## WHAT TO WORK ON:
Filter the records for lines holding the string "taps".

(Beginning of ENTRIES SHOWN)

<file path="config.mk">
export PLATFORM = sky130hd
export DESIGN_NAME = aes_stream_frontend
export DESIGN_NICKNAME = d
export VERILOG_FILES = /design/src/rtl/aes_stream_frontend.sv
export SDC_FILE = /design/constraint.sdc
export NUM_CORES = 1
export LEC_CHECK = 0
export BUFFER_PORTS_ARGS = -buffer_cell sky130_fd_sc_hd__buf_2
export CORE_AREA = 3 3 230 232
export DETAILED_ROUTE_END_ITERATION = 8
export DIE_AREA = 0 0 233 235
export PLACE_DENSITY = 0.65
export SYNTH_ARGS = -nofsm -noshare
export SYNTH_HDL_FRONTEND = slang
export SYNTH_SLANG_ARGS = --single-unit
</file>
<file path="constraint.sdc">
create_clock -name clk_i -period 5.1 [get_ports clk_i]
set_input_delay 0.255 -clock clk_i [delete_from_list [all_inputs] [get_ports clk_i]]
set_output_delay 0.255 -clock clk_i [all_outputs]
set_load 0.05 [all_outputs]
</file>
<file path="src/rtl/aes_stream_frontend.sv">
// Word-serial front/back end wrapped around a combinational AES-256 core.
// Optional build macro AES_FRONTEND_CLEAR_EN wipes plaintext/output data after each frame.
module aes_stream_frontend #(
    parameter int SETTLE_CYCLES = 4
) (
    input  logic         clk_i,
    input  logic         reset_n_i,
    input  logic         in_v_i,
    input  logic [31:0]  in_data_i,
    input  logic         load_key_i,
    output logic         in_ready_o,
    output logic         out_v_o,
    output logic [31:0]  out_data_o,
    input  logic         out_yumi_i,
    output logic [127:0] core_plaintext_o,
    output logic [255:0] core_key_o,
    input  logic [127:0] core_ciphertext_i,
    output logic         busy_o,
    output logic         key_valid_o
);

    // Handshakes: an input word moves on a clock edge where in_v_i & in_ready_o;
    // an output word is consumed on an edge where out_yumi_i & out_v_o.

    localparam logic [2:0] ST_IDLE     = 3'd0;
    localparam logic [2:0] ST_LOAD_KEY = 3'd1;
    localparam logic [2:0] ST_LOAD_PT  = 3'd2;
    localparam logic [2:0] ST_SETTLE   = 3'd3;
    localparam logic [2:0] ST_DRAIN    = 3'd4;

    localparam int SW = $clog2(SETTLE_CYCLES + 1);
    // The counter spans the settle window plus the capture edge, so out_v_o
    // rises SETTLE_CYCLES+1 edges after the last plaintext handshake.
    localparam logic [SW-1:0] SETTLE_LOAD = SW'(SETTLE_CYCLES);

    logic [2:0]    state_q;
    logic [2:0]    word_cnt_q;
    logic [SW-1:0] settle_cnt_q;
    logic [255:0]  key_q;
    logic [127:0]  pt_q;
    logic [127:0]  out_q;
    logic          out_v_q;
    logic          key_valid_q;
    logic          in_fire;
    logic          out_fire;

    assign in_ready_o = (state_q == ST_IDLE) || (state_q == ST_LOAD_KEY) ||
                        (state_q == ST_LOAD_PT);
    assign in_fire    = in_v_i & in_ready_o;
    assign out_fire   = out_yumi_i & out_v_q;

    assign out_v_o          = out_v_q;
    assign core_plaintext_o = pt_q;
    assign core_key_o       = key_q;
    assign busy_o           = (state_q != ST_IDLE);
    assign key_valid_o      = key_valid_q;

`ifdef AES_FRONTEND_CLEAR_EN
    assign out_data_o = out_v_q ? out_q[127:96] : 32'h0;
`else
    assign out_data_o = out_q[127:96];
`endif

    always_ff @(posedge clk_i or negedge reset_n_i) begin
        if (!reset_n_i) begin
            state_q      <= ST_IDLE;
            word_cnt_q   <= 3'd0;
            settle_cnt_q <= '0;
            key_q        <= '0;
            pt_q         <= '0;
            out_q        <= '0;
            out_v_q      <= 1'b0;
            key_valid_q  <= 1'b0;
        end else begin
            case (state_q)
                ST_IDLE: begin
                    if (in_fire) begin
                        word_cnt_q <= 3'd1;
                        // Without a complete key the frame must start with one.
                        if (load_key_i || !key_valid_q) begin
                            key_q[255:224] <= in_data_i;
                            key_valid_q    <= 1'b0;
                            state_q        <= ST_LOAD_KEY;
                        end else begin
                            pt_q[127:96] <= in_data_i;
                            state_q      <= ST_LOAD_PT;
                        end
                    end
                end
                ST_LOAD_KEY: begin
                    if (in_fire) begin
                        for (int i = 1; i < 8; i++) begin
                            if (word_cnt_q == 3'(i)) key_q[255-32*i -: 32] <= in_data_i;
                        end
                        if (word_cnt_q == 3'd7) begin
                            key_valid_q <= 1'b1;
                            word_cnt_q  <= 3'd0;
                            state_q     <= ST_LOAD_PT;
                        end else begin
                            word_cnt_q <= word_cnt_q + 3'd1;
                        end
                    end
                end
                ST_LOAD_PT: begin
                    if (in_fire) begin
                        for (int i = 0; i < 4; i++) begin
                            if (word_cnt_q == 3'(i)) pt_q[127-32*i -: 32] <= in_data_i;
                        end
                        if (word_cnt_q == 3'd3) begin
                            word_cnt_q   <= 3'd0;
                            settle_cnt_q <= SETTLE_LOAD;
                            state_q      <= ST_SETTLE;
                        end else begin
                            word_cnt_q <= word_cnt_q + 3'd1;
                        end
                    end
                end
                ST_SETTLE: begin
                    if (settle_cnt_q == '0) begin
                        out_q      <= core_ciphertext_i;
                        out_v_q    <= 1'b1;
                        word_cnt_q <= 3'd0;
                        state_q    <= ST_DRAIN;
                    end else begin
                        settle_cnt_q <= settle_cnt_q - 1'b1;
                    end
                end
                ST_DRAIN: begin
                    if (out_fire) begin
                        out_q <= {out_q[95:0], 32'h0};
                        if (word_cnt_q == 3'd3) begin
                            out_v_q    <= 1'b0;
                            word_cnt_q <= 3'd0;
                            state_q    <= ST_IDLE;
`ifdef AES_FRONTEND_CLEAR_EN
                            pt_q  <= '0;
                            out_q <= '0;
`endif
                        end else begin
                            word_cnt_q <= word_cnt_q + 3'd1;
                        end
                    end
                end
                default: state_q <= ST_IDLE;
            endcase
        end
    end

endmodule
</file>
* Yosys cells after proc, flatten, opt, wreduce, memory -nomap -nowiden
Index checks and enable logic that the tools add are counted.
Storage, ports and cells: input bits 165, register bits 523, logic and storage cells 118, output and inout port bits 420
Operators by class: reduce and logical (&&, ||, !) cells 31, $add $sub $neg 2, multiplexer cells 42, bitwise operators 2, equal/unequal tests 23
Operators with widths (count):
- two-way mux 128 bit | 3
- case mux 128 bit (2 select lines) | 1
- two-way mux 32 bit | 6
- case mux 32 bit (2 select lines) | 1
- two-way mux 3 bit | 18
- AND reduction 3 bit | 12
- case mux 3 bit (5 select lines) | 2
- inequality test 2 bit (second input constant) | 8
- equality test 3 bit (second input constant) | 5
- equality test 3 x 2 -> 1 bit (second input constant) | 4
- AND reduction 5 bit | 2
- zero test 3 bit | 3
- inequality test 2 x 1 -> 1 bit (second input constant) | 4
- AND reduction 4 bit | 2
- AND reduction 8 bit | 1
- nonzero test 2 bit | 4
- two-way mux 1 bit | 7
- equality test 3 x 1 -> 1 bit (second input constant) | 2
- case mux 3 bit (2 select lines) | 1
- AND reduction 6 bit | 1
- nonzero test 5 bit | 1
- case mux 1 bit (2 select lines) | 2
- adder 3 x 1 -> 3 bit (second input constant) | 1
- logical OR 1 bit | 3
- 5 further kinds | 6

* Longest topological paths before layout
Gate-level depths: netlist (run 1).
depth after elaboration 6, mapped depth 9, mapped depth without buffers 6

* Worst setup path before layout (run 1)
No wires, ideal clock.
kind register to register, from reg key_valid_q, in the netlist key_valid_o, to reg pt_q[100], in the netlist core_plaintext_o[100], library setup time 0.124 ns, path slack 3.188 ns, data arrival time 1.788 ns, buffers on the path 2, period minus slack after synthesis 1.912 ns, cell stages (with the launch flop) 7, data required time 4.976 ns, cells stage by stage dfrtp_1 -> nor2b_1 -> nor2_1 -> or4_4 -> buf_6 -> buf_6 -> mux2i_1
On the way: word-level cells in the longest chain between the ends 4
RTL lines:
- start: declaration | RTL line 43 | logic key_valid_q;
- start signal: assignment | RTL line 73 | key_valid_q <= 1'b0;
- start signal: assignment | RTL line 82 | key_valid_q <= 1'b0;
- start signal: assignment | RTL line 96 | key_valid_q <= 1'b1;
- zero test 1 bit | RTL line 80 | if (load_key_i || !key_valid_q) begin
- logical OR 1 bit | RTL line 80
- inequality test 2 bit (no line)
- AND reduction 5 bit (no line)
- end signal: assignment | RTL line 85 | pt_q[127:96] <= in_data_i;
- end signal: indexed assignment | RTL line 107 | if (word_cnt_q == 3'(i)) pt_q[127-32*i -: 32] <= in_data_i;
- end: declaration | RTL line 40 | logic [127:0] pt_q;
Every way passes these cells. A chain may end at the register's enable or synchronous reset.

* Worst setup path after layout (run 1)
from reg state_q[2], to reg out_q[55]
On the way: word-level cells in the longest chain between the ends 3, elaborated cells between the ends (all ways) 7, those cells by class eq/ne: 4; mux: 1; reduce/logical: 2
RTL lines:
- start: declaration | RTL line 36 | logic [2:0] state_q;
- start signal: assignment | RTL line 66 | state_q <= ST_IDLE;
- start signal: assignment | RTL line 83 | state_q <= ST_LOAD_KEY;
- start signal: assignment | RTL line 86 | state_q <= ST_LOAD_PT;
- equality test 3 x 2 -> 1 bit / equality test 3 bit (equally long branches) | RTL line 75 | case (state_q)
- inequality test 2 bit (no line) / nonzero test 2 bit (equally long branches)
- AND reduction 3 bit (no line)
- end signal: assignment | RTL line 120 | out_q <= core_ciphertext_i;
- end signal: assignment | RTL line 130 | out_q <= {out_q[95:0], 32'h0};
- end: declaration | RTL line 41 | logic [127:0] out_q;
Several ways; a longest one is shown, not always the timed one.

==> flow_results.org, run 1 <==
** Critical path
- Measured in cells, the most critical reg-to-reg path has a length of 5.
- Buffer and inverter count on the worst path :: 2
- On the critical path the largest part of the delay comes from buffers and inverters.
- Required time at the worst-slack endpoint :: 5.53 ns
- Walking the worst path, the cells encountered are nor3b_2 -> buf_4 -> buf_4 -> mux2i_1 -> o21ai_0.
- Worst reg2reg path startpoint :: state_q[2]
- The worst setup path is of the flop to flop kind.
- On the critical path, the stage with the largest delay is an instance of buf_4.
- RR Endpoint :: out_q[55]
- Worst setup path startpoint :: state_q[2]
- Cell with the most instances on the worst path :: buf_4
- STA classifies the critical path startpoint as a flop.
- Largest fanout of any net on the critical path :: 62
- On the worst path, the slowest cell contributes a delay of 0.92 ns.
- Arrival @ worst endpoint :: 3.46 ns
- Slack of the worst reg-to-reg path :: 2.07 ns
- The worst setup path is captured at a flop.

** Global route
- The first global-routing pass estimated 95400 um of wire.
- Entering global routing, the biggest net connects 107 pins.
- For this run, the total global-route usage over all layers was measured as 0.225.
- The number of antenna violations at the first check in global routing came to 4.
- Number of global-route vias before repair :: 15500
- The total overflow left after global routing is 0.

** Clock tree
- Clock sink count :: 523
- Counting along the longest clock path gives a buffer depth of 3.
- TritonCTS built the clock tree.
- CTS placed an instance of clkbuf_16 at the clock tree root.
- After clock tree synthesis, the clock-pin slew on the worst setup and hold paths is 0.06 ns.
- Number of buffers inserted during clock tree synthesis :: 54
- The clock reaches the later pin of the worst-skew pair after 0.60 ns.
- Post-CTS repair timing setup buffer count :: 0
- Hold-fix buffers, CTS :: 143
- Cts repair resizes :: 0
- The clock tree synthesis step divided the H-tree into 2 levels.

** Status
- Run status :: complete, no violations

** Finish
- For this run, the share of the core covered by cells in the final layout is 0.542.
- Proportion of layout cells with a drive suffix above 1 :: 0.426
- Most common cell after layout, fill and taps aside :: buf_2
- Top library cells by usage in the layout, fill and taps aside :: buf_2, dfrtp_1, mux2_2, dlygate4sd3_1, nand2_1
- Area growth syn-to-layout :: 31.3%
- At the end of the flow, the number of nets in the layout was 2361.
- Summing all non-filler instances in the final layout gives an area of 27800 um2.
- Fill cells in the final layout number 4250.

** Synthesis
- After synthesis, the largest family of logic cells by area is multiplexers.
- Post-synth EDFFs :: 0
- Cells after Synth :: 1537
- In this run the cell area of the synthesized design comes to 21100 um2.
- Number of nets produced by synthesis :: 1711
- Avg Synthesized Cell Area :: 13.8 um2
- Of the total synthesized cell area, the portion taken by AND, OR, NAND and NOR gates is 0.0367.
- Share of the synthesized area in compound gates (AO/OA/AOI/OAI) :: 0.0434
- During synthesis, Yosys emitted a total of 0 warnings.
- Synthesized flop and latch total :: 523
- For this run, the register share of the synthesized area comes to 0.619.
- Adder-Cell Fraction of Synth Area :: 0.00533
- Ys async rst share :: 1.00
- Count of unique library cells instantiated by Yosys :: 43
- Measured against the total synthesized area, the mux share comes to 0.250.
- Among all flip-flop cells after synthesis, the most frequent one is dfrtp_1.
- XOR/XNOR share of the synthesized area :: 0.000414

** Detailed routing
- Number of search-and-repair iterations in the first detailed-routing pass :: 5
- After detailed routing, the average wire length per cell comes to 21.4 um.
- DRC :: 0
- After detailed routing, the number of vias per cell comes to 5.07.
- The detailed router finished its first iteration with 722 violations.
- Total number of vias :: 14800
- Remaining antenna violation count after routing :: 0
- The routed design has 62400 um of wire.

** STA
- Setup tns final :: 0 ns
- Portion of the clock cycle consumed by the worst path in the final layout :: 0.593
- Setup violations remaining at the end of the flow were counted as 0.
- Final worst-path setup slack :: 2.07 ns
- RSZ-0062 raised after global routing :: no
- Fmax :: 331 MHz
- Count of final max-slew check failures :: 0
- On the final layout, the worst clock skew is 0.0262 ns.
- The worst pin sits at a relative slew slack of 0.198.
- The clock period could shrink to 3.03 ns.
- Slew at the pin closest to its max-slew limit :: 1.20 ns
- Hold Vio Cnt, Final :: 0

** Power and ir drop
- Dividing total power by cell area gives a power density of 743 nW/um2.
- For this design the static power due to leakage is 14.3 nW.
- Maximum resistive drop on vdd :: 0.000424 V

** Floorplan
- Initial Utilization :: 0.413
- The die covers 54800 um2.
- Die height :: 235 um
- Area of the core :: 51200 um2
- In this run the core area contains 83 standard-cell rows.
- I/O pin total :: 585
- Die width :: 233 um

** Placement
- In this run the cell area measured after placement is 24400 um2.
- Post-place setup slack :: 2.24 ns
- The congestion estimate from routability-driven global placement came to 0.802.
- HPWL after detailed placement :: 41700 um
- The count of buffers added on input and output ports is 584.

** Worst hold path
- Start point of the worst hold path :: in_data_i[10]
- The worst hold path belongs to the class input pin to flop.
- The worst hold path passes through 3 cells.
- Capture endpoint of the worst hold path :: core_plaintext_o[106]

** Job
- Number of max-cap violations :: 0
==> area by class of cell <==
class	instances	area, um2	area share
inverters	40	150	0.00541
multi-input cells	825	7130	0.257
repair buffers	743	4560	0.164
flip-flops and latches	523	13100	0.471
well taps	680	851	0.0306
diodes	3	7.51	0.000270
clock buffers	77	1600	0.0576
clock inverters	22	373	0.0134
==> synth_stat cells, types with 2 or more instances <==
cell,number,area share
and2b_1,2,0.00071
a21o_1,2,0.00071
or3_1,2,0.00059
a21oi_1,6,0.0014
nor2b_1,4,0.0012
inv_1,40,0.0071
o21ai_1,60,0.014
buf_2,53,0.013
mux2_1,110,0.059
o21ai_0,39,0.0092
mux2i_1,132,0.062
buf_6,4,0.0021
nor4_1,2,0.00059
and2_1,2,0.00059
nor3b_1,3,0.0011
a22o_1,33,0.014
clkbuf_1,50,0.0089
o32ai_1,2,0.00083
mux2_2,242,0.13
ha_1,9,0.0053
nand3_1,5,0.0012
nand2_1,144,0.026
nor2_1,7,0.0012
and3_1,3,0.00089
dfrtp_1,523,0.62
buf_4,41,0.015
==> state kept, by name (all words and copies together) (netlist names) <==
name / count
settle_cnt_q: 3
key_valid_o: 1
core_key_o: 256
state_q: 3
core_plaintext_o: 128
out_v_o: 1
out_q: 128
word_cnt_q: 3
==> worst reg2reg max path, delay by kind of cell, from the launching register on <==
| kind | cells | cell delay [ns] |
|---|---|---|
| mux | 1 | 0.36 |
| flops | 1 | 0.62 |
| compound gates | 1 | 0.14 |
| buf+inv | 2 | 1.50 |
| simple gates | 1 | 0.24 |
==> power breakdown <==
part,internal (mW),switching [mW]
Clock,2.64,1.65
Combinational,2.42,7.14
Sequential,5.87,0.925
Total,10.9,9.71
==> worst max path at each step <==
| stage | end | slack (ns) | cells past startpoint |
|---|---|---|---|
| after floorplan | core_plaintext_o[100] | 3.19 | 6 |
| after global placement | out_q[67] | 2.30 | 5 |
| after detailed placement | out_q[46] | 2.24 | 5 |
| after CTS | out_q[46] | 2.18 | 5 |
| after global routing | out_q[55] | 1.92 | 5 |
| final | out_q[55] | 2.07 | 5 |
==> per-stage QoR <==
step	hold slack, ns	cells	total power [mW]
floorplan	-0.0406	1537	13.8
global placement	0.308	2668	16.2
detailed placement	0.313	2668	16.4
CTS	0.00274	2910	20.8
global route	0.0218	2913	21.5
finish	0.0391	2913	20.6
==> routing by layer <==
layer | global-route usage | part of all wire
met1 | 0.277 | 0.40
met2 | 0.391 | 0.51
met3 | 0.0470 | 0.058
met4 | 0.0767 | 0.033
met5 | 0 | 0
==> cells by family (layout without fill, tap and decap cells) <==
kind of cell / Yosys count / count (layout)
flops: 523 / 523
mux: 484 / 484
buf+inv: 189 / 882
simple gates: 182 / 182
compound gates: 149 / 149
fa+ha+maj: 9 / 9
xor+xnor: 1 / 1
other cells: 0 / 3
Note: power is estimated with default switching activity, not from simulation.
==> inputs of run 2 (changes only) <==
--- a/config.mk
+++ b/config.mk
@@ -9,7 +9,7 @@
 export CORE_AREA = 3 3 230 232
 export DETAILED_ROUTE_END_ITERATION = 8
 export DIE_AREA = 0 0 233 235
-export PLACE_DENSITY = 0.65
+export PLACE_DENSITY = 0.68
 export SYNTH_ARGS = -nofsm -noshare
 export SYNTH_HDL_FRONTEND = slang
 export SYNTH_SLANG_ARGS = --single-unit
==> constraint.sdc (replaced) <==
create_clock -name clk_i -period 2.5 [get_ports clk_i]
set_input_delay 0.125 -clock clk_i [delete_from_list [all_inputs] [get_ports clk_i]]
set_output_delay 0.125 -clock clk_i [all_outputs]
set_load 0.05 [all_outputs]
==> run 2 against run 1 <==
Utilization grew 0.67 points. Fmax grew 35%. Largest cell class unchanged. Cell area grew 1.2%. Flip-flop and latch count is the same. Wire length grew 3.0%. Sequential share of layout area shrank 0.58 points. Clock-buffer cell count grew 5. Critical path type unchanged. Setup slack lost 1.8 ns. Via count grew 1.6%. Die area is the same. First-iteration DRC count grew 9.4%.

(End of ENTRIES SHOWN)

## SOLUTION TO THIS EXERCISE:
- Most common cell after layout, fill and taps aside :: buf_2
- Top library cells by usage in the layout, fill and taps aside :: buf_2, dfrtp_1, mux2_2, dlygate4sd3_1, nand2_1
well taps	680	851	0.0306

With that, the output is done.